*ACTIVITY*. From the entries below, return only the lines starting at the one that contains "localparam int X1_UART = 0;" and ending at the one that contains "two-wire bus lines.", exactly as they stand.

*AVAILABLE RECORDS*.

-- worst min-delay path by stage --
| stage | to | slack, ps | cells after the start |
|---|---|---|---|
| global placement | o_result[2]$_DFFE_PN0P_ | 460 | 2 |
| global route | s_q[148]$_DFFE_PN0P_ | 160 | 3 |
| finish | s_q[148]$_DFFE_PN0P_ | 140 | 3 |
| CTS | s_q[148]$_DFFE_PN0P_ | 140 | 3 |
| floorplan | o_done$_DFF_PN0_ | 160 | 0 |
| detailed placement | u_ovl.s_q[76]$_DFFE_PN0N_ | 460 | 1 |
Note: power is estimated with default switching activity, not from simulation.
### src/rtl/xb_pkg.sv
// Constants and carrier types of the port zero and crossbar block
package xb_pkg;
  localparam logic [7:0] ADDR_LATCH = 8'h80;
  localparam logic [7:0] ADDR_MDOUT = 8'ha4;
  localparam logic [7:0] ADDR_SKIP = 8'hd4;
  localparam logic [7:0] ADDR_XSEL1 = 8'he1;
  localparam logic [7:0] ADDR_XSEL2 = 8'he2;
  localparam logic [7:0] ADDR_INKIND = 8'hf1;
  localparam logic [7:0] ADDR_CMPVAL = 8'hf3;
  localparam logic [7:0] ADDR_CMPMASK = 8'hf4;
  localparam logic [7:0] RST_LATCH = 8'hff;
  localparam logic [7:0] RST_MDOUT = 8'h00;
  localparam logic [7:0] RST_SKIP = 8'h00;
  localparam logic [7:0] RST_XSEL1 = 8'h00;
  localparam logic [7:0] RST_XSEL2 = 8'h00;
  localparam logic [7:0] RST_INKIND = 8'hff;
  localparam logic [7:0] RST_CMPVAL = 8'hff;
  localparam logic [7:0] RST_CMPMASK = 8'h00;
  // First select register fields
  localparam int X1_CMP1_ASYNC = 7;
  localparam int X1_CMP1 = 6;
  localparam int X1_CMP0_ASYNC = 5;
  localparam int X1_CMP0 = 4;
  localparam int X1_SYSCLK = 3;
  localparam int X1_TWO_WIRE = 2;
  localparam int X1_SPI = 1;
  localparam int X1_UART = 0;
  // Second select register fields
  localparam int X2_WEAK_PUD = 7;
  localparam int X2_XBAR_EN = 6;
  localparam int X2_T1 = 5;
  localparam int X2_T0 = 4;
  localparam int X2_ECI = 3;
  localparam int X2_CEX_LSB = 0;
  localparam int CEX_COUNT = 6;
  localparam logic [2:0] CEX_RESERVED = 3'h7;
  // Fixed UART pins per package
  localparam logic [2:0] TX_PIN_LARGE = 3'h1;
  localparam logic [2:0] RX_PIN_LARGE = 3'h2;
  localparam logic [2:0] TX_PIN_SMALL = 3'h4;
  localparam logic [2:0] RX_PIN_SMALL = 3'h5;
  // Crossbar signals in priority order
  localparam int SIG_SDA = 0;
  localparam int SIG_SCL = 1;
  localparam int SIG_SCK = 2;
  localparam int SIG_MISO = 3;
  localparam int SIG_MOSI = 4;
  localparam int SIG_NSS = 5;
  localparam int SIG_CP0 = 6;
  localparam int SIG_CP0A = 7;
  localparam int SIG_CP1 = 8;
  localparam int SIG_CP1A = 9;
  localparam int SIG_SYSCLK = 10;
  localparam int SIG_COUNTER_ARRAY_MODULE_SIGNAL = 11;
  localparam int SIG_ECI = 17;
  localparam int SIG_T0 = 18;
  localparam int SIG_T1 = 19;
  localparam int SIG_COUNT = 20;
  // Signals that only receive from the pin
  localparam logic [19:0] SIG_IS_INPUT = 20'he0008;
  // Signals forced to open drain
  localparam logic [19:0] SIG_IS_OD = 20'h00003;
  localparam logic [2:0] SYNC_STAGES = 3'h3;

  typedef struct packed {
    logic twoWireData;
    logic twoWireClk;
    logic spiClk;
    logic spiMosi;
    logic spiSelect;
    logic cmp0;
    logic cmp0Async;
    logic cmp1;
    logic cmp1Async;
    logic [5:0] cex;
    logic uartTx;
  } xb_periph_out_t;

  typedef struct packed {
    logic twoWireData;
    logic twoWireClk;
    logic spiMiso;
    logic counter_array_external_count;
    logic t0;
    logic t1;
    logic uartRx;
  } xb_periph_in_t;
endpackage

### src/rtl/xb_port_zero.sv
// Port zero general-purpose I/O with priority crossbar and pin match
// Function
// First select bits 7..4 route comparator outputs to pins.
// First select bit 3 routes divided system clock to a pin.
// First select bit 2 routes both two-wire bus lines.
// First select bit 1 routes SPI, three or four pins by mode.
// First select bit 0 puts UART on fixed package pins.
// Weak pullups on unless disable bit set; never on analog pins.
// Second select bit 6 enables the crossbar globally.
// Second select bits 5..3 route timer and count inputs.
// Module count field routes modules 0..n-1; 7 reserved.
// Data writes are latched and drive GPIO pins.
// Normal data reads return live pin levels.
// Analog pins read as zero.
// Read-modify-write reads the latch, not the pins.
// Open-drain with latch one floats; zero drives low.
// Analog pin: no pullup, driver or receiver; resets digital.
// Output mode one push-pull, zero open drain; ignored on analog.
// Two-wire lines always open drain.
// Skipped pins are never assigned by the crossbar.
// Match event when masked pins differ from masked value.
// Mask zero excludes a pin from matching.
// Match event requests interrupt when enabled and wakes oscillator.
// Each signal takes lowest free unskipped pin; UART fixed.
// Crossbar off keeps all pins as inputs, drivers off.
// Pullup off on open-drain pin driving zero.
// Assignment recomputed combinationally, effective next cycle.
// Pin levels synchronised before reads and matching.
`timescale 1ns/1ps
`default_nettype none
module xb_port_zero #(
  parameter int PIN_COUNT = 8,
  parameter bit LARGE_PACKAGE = 1'b1
) (
  input wire logic ref_clk,
  input wire logic srst,
  input wire logic [7:0] sfrAddr,
  input wire logic sfrWrEn,
  input wire logic [7:0] sfrWrData,
  input wire logic sfrRdEn,
  input wire logic sfrRmw,
  output logic [7:0] sfrRdData,
  input wire logic [1:0] clockOutDivider,
  input wire logic spiFourWire,
  input wire logic matchInterruptEnable,
  input wire xb_pkg::xb_periph_out_t periphOut,
  output xb_pkg::xb_periph_in_t periphIn,
  input wire logic [7:0] padIn,
  output logic [7:0] padOut,
  output logic [7:0] padOe,
  output logic [7:0] padPullup,
  output logic matchEvent,
  output logic matchIrq,
  output logic wakeReq
);
  localparam int NS = xb_pkg::SIG_COUNT;

  if (PIN_COUNT != 8) begin : g_bad_width
    $error("xb_port_zero serves an 8-pin port only");
  end

  logic [7:0] latch_r, mdOut_r, skip_r, xSel1_r, xSel2_r, inKind_r, cmpVal_r, cmpMask_r;
  logic [7:0] padS1_r, padS2_r, padS3_r, padLevel_r, rdData_r;
  logic [7:0] padOut_r, padOe_r, padPull_r;
  logic [2:0] divCnt_r;
  logic clkOut_r, matchEvt_r, matchIrq_r, wake_r;
  xb_pkg::xb_periph_in_t periphIn_r;

  // Register decode
  wire wrLatch = sfrWrEn && sfrAddr == xb_pkg::ADDR_LATCH;
  wire wrMdOut = sfrWrEn && sfrAddr == xb_pkg::ADDR_MDOUT;
  wire wrSkip = sfrWrEn && sfrAddr == xb_pkg::ADDR_SKIP;
  wire wrXSel1 = sfrWrEn && sfrAddr == xb_pkg::ADDR_XSEL1;
  wire wrXSel2 = sfrWrEn && sfrAddr == xb_pkg::ADDR_XSEL2;
  wire wrInKind = sfrWrEn && sfrAddr == xb_pkg::ADDR_INKIND;
  wire wrCmpVal = sfrWrEn && sfrAddr == xb_pkg::ADDR_CMPVAL;
  wire wrCmpMask = sfrWrEn && sfrAddr == xb_pkg::ADDR_CMPMASK;
  wire [7:0] pinRead = padLevel_r & inKind_r;
  wire [7:0] latchRead = sfrRmw ? latch_r : pinRead;
  wire [7:0] rdNxt =
    (sfrAddr == xb_pkg::ADDR_LATCH) ? latchRead :
    (sfrAddr == xb_pkg::ADDR_MDOUT) ? mdOut_r :
    (sfrAddr == xb_pkg::ADDR_SKIP) ? skip_r :
    (sfrAddr == xb_pkg::ADDR_XSEL1) ? xSel1_r :
    (sfrAddr == xb_pkg::ADDR_XSEL2) ? xSel2_r :
    (sfrAddr == xb_pkg::ADDR_INKIND) ? inKind_r :
    (sfrAddr == xb_pkg::ADDR_CMPVAL) ? cmpVal_r :
    (sfrAddr == xb_pkg::ADDR_CMPMASK) ? cmpMask_r : 8'h00;

  always_ff @(posedge ref_clk) begin
    if (srst) begin
      latch_r <= xb_pkg::RST_LATCH;
      mdOut_r <= xb_pkg::RST_MDOUT;
      skip_r <= xb_pkg::RST_SKIP;
      xSel1_r <= xb_pkg::RST_XSEL1;
      xSel2_r <= xb_pkg::RST_XSEL2;
      inKind_r <= xb_pkg::RST_INKIND;
      cmpVal_r <= xb_pkg::RST_CMPVAL;
      cmpMask_r <= xb_pkg::RST_CMPMASK;
      rdData_r <= 8'h00;
    end else begin
      if (wrLatch) latch_r <= sfrWrData;
      if (wrMdOut) mdOut_r <= sfrWrData;
      if (wrSkip) skip_r <= sfrWrData;
      if (wrXSel1) xSel1_r <= sfrWrData;
      if (wrXSel2) xSel2_r <= sfrWrData;
      if (wrInKind) inKind_r <= sfrWrData;
      if (wrCmpVal) cmpVal_r <= sfrWrData;
      if (wrCmpMask) cmpMask_r <= sfrWrData;
      if (sfrRdEn) rdData_r <= rdNxt;
    end
  end

  // Three-stage pin synchroniser; level taken once stages two and three agree
  wire [7:0] syncAgree = ~(padS2_r ^ padS3_r);
  always_ff @(posedge ref_clk) begin
    if (srst) begin
      padS1_r <= 8'hff;
      padS2_r <= 8'hff;
      padS3_r <= 8'hff;
      padLevel_r <= 8'hff;
    end else begin
      padS1_r <= padIn;
      padS2_r <= padS1_r;
      padS3_r <= padS2_r;
      padLevel_r <= (padS2_r & syncAgree) | (padLevel_r & ~syncAgree);
    end
  end

  // Divided system clock for the pin
  wire [2:0] divLast = 3'((4'h1 << clockOutDivider) - 4'h1);
  wire divTick = divCnt_r >= divLast;
  always_ff @(posedge ref_clk) begin
    if (srst) begin
      divCnt_r <= 3'h0;
      clkOut_r <= 1'b0;
    end else begin
      divCnt_r <= divTick ? 3'h0 : divCnt_r + 3'h1;
      if (divTick) clkOut_r <= ~clkOut_r;
    end
  end

  // Signal enables, all gated by the global enable
  wire xbarOn = xSel2_r[xb_pkg::X2_XBAR_EN];
  wire weakOff = xSel2_r[xb_pkg::X2_WEAK_PUD];
  wire [2:0] cexCount = xSel2_r[xb_pkg::X2_CEX_LSB +: 3];
  wire uartOn = xbarOn && xSel1_r[xb_pkg::X1_UART];
  wire [2:0] txPin = LARGE_PACKAGE ? xb_pkg::TX_PIN_LARGE : xb_pkg::TX_PIN_SMALL;
  wire [2:0] rxPin = LARGE_PACKAGE ? xb_pkg::RX_PIN_LARGE : xb_pkg::RX_PIN_SMALL;
  wire [7:0] uartMask = uartOn ? ((8'h01 << txPin) | (8'h01 << rxPin)) : 8'h00;
  wire [5:0] cexEn;
  wire [NS-1:0] sigEn;
  wire [NS-1:0] sigVal;
  for (genvar c = 0; c < xb_pkg::CEX_COUNT; c++) begin : g_cex
    assign cexEn[c] = cexCount != xb_pkg::CEX_RESERVED && cexCount > 3'(c);
  end
  assign sigEn = {NS{xbarOn}} & {
    xSel2_r[xb_pkg::X2_T1], xSel2_r[xb_pkg::X2_T0], xSel2_r[xb_pkg::X2_ECI],
    cexEn,
    xSel1_r[xb_pkg::X1_SYSCLK],
    xSel1_r[xb_pkg::X1_CMP1_ASYNC], xSel1_r[xb_pkg::X1_CMP1],
    xSel1_r[xb_pkg::X1_CMP0_ASYNC], xSel1_r[xb_pkg::X1_CMP0],
    xSel1_r[xb_pkg::X1_SPI] && spiFourWire, {3{xSel1_r[xb_pkg::X1_SPI]}},
    {2{xSel1_r[xb_pkg::X1_TWO_WIRE]}}
  };
  assign sigVal = {
    3'h7, periphOut.cex, clkOut_r,
    periphOut.cmp1Async, periphOut.cmp1, periphOut.cmp0Async, periphOut.cmp0,
    periphOut.spiSelect, periphOut.spiMosi, 1'b1, periphOut.spiClk,
    periphOut.twoWireClk, periphOut.twoWireData
  };

  // Priority assignment of signals to pins
  logic [7:0] pinTaken, pinPeriph;
  logic [4:0] pinSig [8];
  logic [2:0] sigPin [NS];
  logic [NS-1:0] sigOn;
  logic found;
  always_comb begin
    pinTaken = skip_r | uartMask;
    pinPeriph = 8'h00;
    sigOn = '0;
    found = 1'b0;
    for (int p = 0; p < 8; p++) pinSig[p] = 5'h00;
    for (int s = 0; s < NS; s++) begin
      sigPin[s] = 3'h0;
      found = 1'b0;
      for (int p = 0; p < 8; p++) begin
        if (sigEn[s] && !found && !pinTaken[p]) begin
          found = 1'b1;
          pinTaken[p] = 1'b1;
          pinPeriph[p] = 1'b1;
          pinSig[p] = 5'(s);
          sigPin[s] = 3'(p);
        end
      end
      sigOn[s] = found;
    end
  end

  // Per-pin driver, mode and pullup
  logic [7:0] oeNxt, outNxt, pullNxt;
  for (genvar p = 0; p < 8; p++) begin : g_pin
    wire isTx = uartOn && txPin == 3'(p);
    wire isRx = uartOn && rxPin == 3'(p);
    wire perIn = pinPeriph[p] && xb_pkg::SIG_IS_INPUT[pinSig[p]];
    wire perOd = pinPeriph[p] && xb_pkg::SIG_IS_OD[pinSig[p]];
    wire val = isTx ? periphOut.uartTx : pinPeriph[p] ? sigVal[pinSig[p]] : latch_r[p];
    wire drv = xbarOn && inKind_r[p] && !perIn && !isRx;
    wire od = !mdOut_r[p] || perOd;
    assign oeNxt[p] = drv && (!od || !val);
    assign outNxt[p] = drv && !od && val;
    assign pullNxt[p] = inKind_r[p] && !weakOff && !(oeNxt[p] && !outNxt[p]);
  end

  function automatic logic inFrom(input logic on, input logic [2:0] pin, input logic [7:0] lvl);
    inFrom = on ? lvl[pin] : 1'b1;
  endfunction

  always_ff @(posedge ref_clk) begin
    if (srst) begin
      padOut_r <= 8'h00;
      padOe_r <= 8'h00;
      padPull_r <= 8'h00;
      periphIn_r <= '1;
    end else begin
      padOut_r <= outNxt;
      padOe_r <= oeNxt;
      padPull_r <= pullNxt;
      periphIn_r.twoWireData <= inFrom(sigOn[xb_pkg::SIG_SDA], sigPin[xb_pkg::SIG_SDA], pinRead);
      periphIn_r.twoWireClk <= inFrom(sigOn[xb_pkg::SIG_SCL], sigPin[xb_pkg::SIG_SCL], pinRead);
      periphIn_r.spiMiso <= inFrom(sigOn[xb_pkg::SIG_MISO], sigPin[xb_pkg::SIG_MISO], pinRead);
      periphIn_r.counter_array_external_count <= inFrom(sigOn[xb_pkg::SIG_ECI], sigPin[xb_pkg::SIG_ECI], pinRead);
      periphIn_r.t0 <= inFrom(sigOn[xb_pkg::SIG_T0], sigPin[xb_pkg::SIG_T0], pinRead);
      periphIn_r.t1 <= inFrom(sigOn[xb_pkg::SIG_T1], sigPin[xb_pkg::SIG_T1], pinRead);
      periphIn_r.uartRx <= inFrom(uartOn, rxPin, pinRead);
    end
  end

  // Port match compare on the synchronised levels
  wire matchDiff = (pinRead & cmpMask_r) != (cmpVal_r & cmpMask_r);
  always_ff @(posedge ref_clk) begin
    if (srst) begin
      matchEvt_r <= 1'b0;
      matchIrq_r <= 1'b0;
      wake_r <= 1'b0;
    end else begin
      matchEvt_r <= matchDiff;
      matchIrq_r <= matchDiff && matchInterruptEnable;
      wake_r <= matchDiff;
    end
  end

  assign sfrRdData = rdData_r;
  assign padOut = padOut_r;
  assign padOe = padOe_r;
  assign padPullup = padPull_r;
  assign periphIn = periphIn_r;
  assign matchEvent = matchEvt_r;
  assign matchIrq = matchIrq_r;
  assign wakeReq = wake_r;

  logic [2:0] sdaPinQ;
  logic sdaOnQ;
  always_ff @(posedge ref_clk) begin
    sdaPinQ <= sigPin[xb_pkg::SIG_SDA];
    sdaOnQ <= sigOn[xb_pkg::SIG_SDA] && !srst;
  end
endmodule
`default_nettype wire
File: config.mk
export PLATFORM = sky130hd
export DESIGN_NAME = cpu_status_bank_select
export DESIGN_NICKNAME = d
export VERILOG_FILES = /design/src/shared/cpu_status_pkg.sv /design/src/hdl/cpu_flag_adder.sv /design/src/hdl/cpu_status_bank_select.sv
export VERILOG_INCLUDE_DIRS = /design/src /design/src/shared
export SDC_FILE = /design/constraint.sdc
export NUM_CORES = 1
export LEC_CHECK = 0
export BUFFER_PORTS_ARGS = -buffer_cell sky130_fd_sc_hd__buf_2
export CAP_MARGIN = 20
export CORE_ASPECT_RATIO = 0.6
export CORE_MARGIN = 2
export CORE_UTILIZATION = 51
export CTS_BUF_LIST = sky130_fd_sc_hd__clkbuf_8 sky130_fd_sc_hd__clkbuf_16
export DETAILED_ROUTE_END_ITERATION = 8
export PLACE_DENSITY = 0.88
export SLEW_MARGIN = 20
export SYNTH_ARGS = -nofsm -noshare
export SYNTH_HDL_FRONTEND = slang
export SYNTH_HIERARCHICAL = 1
export SYNTH_SLANG_ARGS = --single-unit
export TNS_END_PERCENT = 10
File: constraint.sdc
create_clock -name core_clk_in -period 1.12 [get_ports core_clk_in]
set_input_delay 0.112 -clock core_clk_in [delete_from_list [all_inputs] [get_ports core_clk_in]]
set_output_delay 0.112 -clock core_clk_in [all_outputs]
set_load 0.005 [all_outputs]
--- src/logic/test_mux_b_pkg.sv ---
// constants for the second test output selector
// assumes a 25 MHz system clock and a 32.768 kHz rtc wave from another domain
package test_mux_b_pkg;

	typedef logic [4:0] sel_t;

	// select codes
	localparam sel_t SEL_WATCHDOG   = 5'h00;
	localparam sel_t SEL_ONE_SECOND_PULSE   = 5'h01;
	localparam sel_t SEL_FOUR_SECOND_PULSE   = 5'h02;
	localparam sel_t SEL_RTC_WAVE   = 5'h03;
	localparam sel_t SEL_SPARE_1    = 5'h08;
	localparam sel_t SEL_SPARE_2    = 5'h09;
	localparam sel_t SEL_WAKE       = 5'h0a;
	localparam sel_t SEL_FRAME_SYNC = 5'h0b;
	localparam sel_t SEL_MASTER_CLK = 5'h0c;
	localparam sel_t SEL_GROUND     = 5'h0e;
	localparam sel_t SEL_IRQ_FIRST  = 5'h12;
	localparam sel_t SEL_IRQ_LAST   = 5'h18;
	localparam sel_t SEL_FLASH_CLK  = 5'h1f;

	// select value after a battery power-on clear
	localparam sel_t SEL_RESET = SEL_GROUND;

	localparam int IRQ_COUNT = 7;

	// synchroniser vector layout
	localparam int SRC_W          = 15;
	localparam int SRC_WATCHDOG   = 0;
	localparam int SRC_RTC_WAVE   = 1;
	localparam int SRC_SPARE_1    = 2;
	localparam int SRC_SPARE_2    = 3;
	localparam int SRC_WAKE       = 4;
	localparam int SRC_FRAME_SYNC = 5;
	localparam int SRC_MASTER_CLK = 6;
	localparam int SRC_IRQ_0      = 7;
	localparam int SRC_FLASH_CLK  = 14;

	// rtc timing, in rtc periods
	localparam int RTC_HZ         = 32768;
	localparam int PERIOD_1S      = RTC_HZ;
	localparam int PERIOD_4S      = 4 * RTC_HZ;
	localparam int DUTY_DIV       = 4;
	localparam logic [14:0] TOP_1S  = 15'(PERIOD_1S - 1);
	localparam logic [16:0] TOP_4S  = 17'(PERIOD_4S - 1);
	localparam logic [14:0] HIGH_1S = 15'(PERIOD_1S / DUTY_DIV);
	localparam logic [16:0] HIGH_4S = 17'(PERIOD_4S / DUTY_DIV);

endpackage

*ANSWER SPACE*.
  localparam int X1_UART = 0;
  // Second select register fields
  localparam int X2_WEAK_PUD = 7;
  localparam int X2_XBAR_EN = 6;
  localparam int X2_T1 = 5;
  localparam int X2_T0 = 4;
  localparam int X2_ECI = 3;
  localparam int X2_CEX_LSB = 0;
  localparam int CEX_COUNT = 6;
  localparam logic [2:0] CEX_RESERVED = 3'h7;
  // Fixed UART pins per package
  localparam logic [2:0] TX_PIN_LARGE = 3'h1;
  localparam logic [2:0] RX_PIN_LARGE = 3'h2;
  localparam logic [2:0] TX_PIN_SMALL = 3'h4;
  localparam logic [2:0] RX_PIN_SMALL = 3'h5;
  // Crossbar signals in priority order
  localparam int SIG_SDA = 0;
  localparam int SIG_SCL = 1;
  localparam int SIG_SCK = 2;
  localparam int SIG_MISO = 3;
  localparam int SIG_MOSI = 4;
  localparam int SIG_NSS = 5;
  localparam int SIG_CP0 = 6;
  localparam int SIG_CP0A = 7;
  localparam int SIG_CP1 = 8;
  localparam int SIG_CP1A = 9;
  localparam int SIG_SYSCLK = 10;
  localparam int SIG_COUNTER_ARRAY_MODULE_SIGNAL = 11;
  localparam int SIG_ECI = 17;
  localparam int SIG_T0 = 18;
  localparam int SIG_T1 = 19;
  localparam int SIG_COUNT = 20;
  // Signals that only receive from the pin
  localparam logic [19:0] SIG_IS_INPUT = 20'he0008;
  // Signals forced to open drain
  localparam logic [19:0] SIG_IS_OD = 20'h00003;
  localparam logic [2:0] SYNC_STAGES = 3'h3;

  typedef struct packed {
    logic twoWireData;
    logic twoWireClk;
    logic spiClk;
    logic spiMosi;
    logic spiSelect;
    logic cmp0;
    logic cmp0Async;
    logic cmp1;
    logic cmp1Async;
    logic [5:0] cex;
    logic uartTx;
  } xb_periph_out_t;

  typedef struct packed {
    logic twoWireData;
    logic twoWireClk;
    logic spiMiso;
    logic counter_array_external_count;
    logic t0;
    logic t1;
    logic uartRx;
  } xb_periph_in_t;
endpackage

### src/rtl/xb_port_zero.sv
// Port zero general-purpose I/O with priority crossbar and pin match
// Function
// First select bits 7..4 route comparator outputs to pins.
// First select bit 3 routes divided system clock to a pin.
// First select bit 2 routes both two-wire bus lines.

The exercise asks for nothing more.